Diaz v. First American Home Buyers Protection Corporation: Unaccepted Offer of Judgment Does Not Moot Individual Action

In Genesis Healthcare Corp. v. Symczyk, 133 S. Ct. 1523, 569 US __ (2013) (discussed here), the Supreme Court of the United States "assume[d], without deciding," that an employer's Rule 68 offer of judgment mooted an employee's individual claim in an FLSA putative collective action, even though the plaintiff did not accept the defendant's Rule 68 offer. 

In Diaz v.
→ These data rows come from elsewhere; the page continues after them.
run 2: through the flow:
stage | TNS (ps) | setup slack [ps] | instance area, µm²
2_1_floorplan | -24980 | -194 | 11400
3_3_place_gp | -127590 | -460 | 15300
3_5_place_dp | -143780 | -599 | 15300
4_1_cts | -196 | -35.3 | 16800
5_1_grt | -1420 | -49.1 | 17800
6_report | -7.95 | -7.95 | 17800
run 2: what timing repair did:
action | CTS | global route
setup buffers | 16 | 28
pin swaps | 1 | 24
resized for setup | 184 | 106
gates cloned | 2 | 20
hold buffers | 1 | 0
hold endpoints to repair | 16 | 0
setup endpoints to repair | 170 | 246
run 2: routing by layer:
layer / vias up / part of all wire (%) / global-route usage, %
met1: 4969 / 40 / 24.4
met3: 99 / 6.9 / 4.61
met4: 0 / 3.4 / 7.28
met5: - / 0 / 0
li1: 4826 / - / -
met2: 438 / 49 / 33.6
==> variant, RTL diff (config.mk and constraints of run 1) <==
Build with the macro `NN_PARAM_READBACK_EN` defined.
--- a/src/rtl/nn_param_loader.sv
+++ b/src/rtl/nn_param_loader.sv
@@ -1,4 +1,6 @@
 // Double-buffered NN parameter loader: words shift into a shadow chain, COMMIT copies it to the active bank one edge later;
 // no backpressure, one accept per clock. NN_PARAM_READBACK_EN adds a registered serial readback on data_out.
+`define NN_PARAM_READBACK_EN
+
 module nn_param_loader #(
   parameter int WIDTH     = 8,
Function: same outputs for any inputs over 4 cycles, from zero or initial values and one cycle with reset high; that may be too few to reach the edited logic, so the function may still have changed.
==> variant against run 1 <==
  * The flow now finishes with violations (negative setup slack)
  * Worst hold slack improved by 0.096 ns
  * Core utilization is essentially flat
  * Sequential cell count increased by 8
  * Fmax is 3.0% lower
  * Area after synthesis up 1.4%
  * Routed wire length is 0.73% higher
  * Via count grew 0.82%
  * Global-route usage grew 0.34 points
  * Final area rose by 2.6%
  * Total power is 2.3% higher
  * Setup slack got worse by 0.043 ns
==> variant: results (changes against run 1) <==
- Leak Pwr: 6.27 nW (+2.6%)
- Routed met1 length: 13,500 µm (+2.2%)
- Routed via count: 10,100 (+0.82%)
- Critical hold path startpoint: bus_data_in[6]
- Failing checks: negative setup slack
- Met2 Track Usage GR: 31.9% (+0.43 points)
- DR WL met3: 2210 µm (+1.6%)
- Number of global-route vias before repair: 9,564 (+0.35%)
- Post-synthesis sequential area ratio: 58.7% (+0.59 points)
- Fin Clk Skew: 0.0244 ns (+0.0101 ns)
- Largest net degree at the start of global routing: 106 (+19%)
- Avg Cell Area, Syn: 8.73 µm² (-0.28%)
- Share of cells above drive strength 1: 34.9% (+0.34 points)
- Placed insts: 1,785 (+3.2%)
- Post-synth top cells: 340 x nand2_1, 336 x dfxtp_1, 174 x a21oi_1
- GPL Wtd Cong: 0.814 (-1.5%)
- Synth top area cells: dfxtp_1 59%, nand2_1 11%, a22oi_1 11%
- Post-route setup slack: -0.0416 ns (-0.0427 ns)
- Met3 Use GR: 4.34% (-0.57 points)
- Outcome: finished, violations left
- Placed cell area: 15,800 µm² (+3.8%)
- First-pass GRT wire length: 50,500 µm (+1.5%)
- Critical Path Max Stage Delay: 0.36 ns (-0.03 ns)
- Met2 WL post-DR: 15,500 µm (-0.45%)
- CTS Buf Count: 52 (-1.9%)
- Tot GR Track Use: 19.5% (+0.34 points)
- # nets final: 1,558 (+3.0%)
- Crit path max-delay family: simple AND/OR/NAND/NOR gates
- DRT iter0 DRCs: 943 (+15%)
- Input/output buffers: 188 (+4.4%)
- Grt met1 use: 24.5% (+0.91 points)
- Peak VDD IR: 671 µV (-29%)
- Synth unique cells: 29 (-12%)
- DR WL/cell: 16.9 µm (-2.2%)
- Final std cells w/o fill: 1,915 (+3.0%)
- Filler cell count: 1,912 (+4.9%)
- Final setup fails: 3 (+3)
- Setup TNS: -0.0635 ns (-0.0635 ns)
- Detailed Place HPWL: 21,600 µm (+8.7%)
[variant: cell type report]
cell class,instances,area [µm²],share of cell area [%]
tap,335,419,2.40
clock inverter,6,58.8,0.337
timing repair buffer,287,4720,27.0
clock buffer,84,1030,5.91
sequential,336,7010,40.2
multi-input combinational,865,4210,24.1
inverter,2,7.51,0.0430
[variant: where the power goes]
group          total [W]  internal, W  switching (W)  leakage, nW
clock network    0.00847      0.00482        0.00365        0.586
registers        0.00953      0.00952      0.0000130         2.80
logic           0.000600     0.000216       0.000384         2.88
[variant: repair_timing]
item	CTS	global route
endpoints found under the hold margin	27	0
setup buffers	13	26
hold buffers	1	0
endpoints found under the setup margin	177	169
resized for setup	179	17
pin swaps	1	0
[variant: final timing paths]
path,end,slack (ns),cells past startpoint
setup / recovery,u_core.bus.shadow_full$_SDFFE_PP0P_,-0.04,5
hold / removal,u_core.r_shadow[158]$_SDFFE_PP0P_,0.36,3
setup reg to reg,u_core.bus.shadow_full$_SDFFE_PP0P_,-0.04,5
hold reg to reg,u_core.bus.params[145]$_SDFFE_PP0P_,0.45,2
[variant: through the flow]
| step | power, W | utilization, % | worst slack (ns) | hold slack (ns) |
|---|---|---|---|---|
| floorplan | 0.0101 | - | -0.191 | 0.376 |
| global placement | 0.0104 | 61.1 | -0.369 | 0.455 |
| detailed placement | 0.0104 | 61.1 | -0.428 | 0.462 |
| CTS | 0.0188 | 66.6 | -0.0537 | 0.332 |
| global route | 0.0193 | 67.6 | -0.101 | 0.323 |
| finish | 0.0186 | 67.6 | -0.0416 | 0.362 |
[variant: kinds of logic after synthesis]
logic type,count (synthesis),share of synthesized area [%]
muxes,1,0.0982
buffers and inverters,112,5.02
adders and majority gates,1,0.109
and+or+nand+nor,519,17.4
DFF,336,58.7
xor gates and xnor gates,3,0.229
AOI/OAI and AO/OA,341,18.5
===== config.mk =====
export PLATFORM = sky130hd
export DESIGN_NAME = ncpu32k_imem_resp
export DESIGN_NICKNAME = d
export VERILOG_FILES = /design/src/rtl/ncpu32k_imem_resp.sv
export SDC_FILE = /design/constraint.sdc
export NUM_CORES = 1
export LEC_CHECK = 0
export ABC_CLOCK_PERIOD_IN_PS = 2140
export CORE_MARGIN = 10
export CORE_UTILIZATION = 51
export CTS_CLUSTER_SIZE = 20
export DETAILED_ROUTE_END_ITERATION = 7
export DONT_BUFFER_PORTS = 1
export PLACE_DENSITY = 0.69
export REMOVE_ABC_BUFFERS = 1
export SLEW_MARGIN = 25
export SYNTH_ARGS = -nofsm -noshare
export SYNTH_HDL_FRONTEND = slang
export SYNTH_SLANG_ARGS = --single-unit

===== constraint.sdc =====
create_clock -name clk -period 2.14 [get_ports clk]
set_input_delay 0.428 -clock clk [delete_from_list [all_inputs] [get_ports clk]]
set_output_delay 0.428 -clock clk [all_outputs]
set_load 0.005 [all_outputs]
First American Home Buyers Protection Corporation, ___ F.3d ___ (9th Cir. 10/4/13), the plaintiff filed a putative class action alleging a number of state law claims. The district court dismissed certain claims and denied class certification, and the defendant made a Rule 68 offer of judgment on the remaining individual claims. The plaintiff rejected the offer, and the district court dismissed her claims for lack of subject matter jurisdiction.  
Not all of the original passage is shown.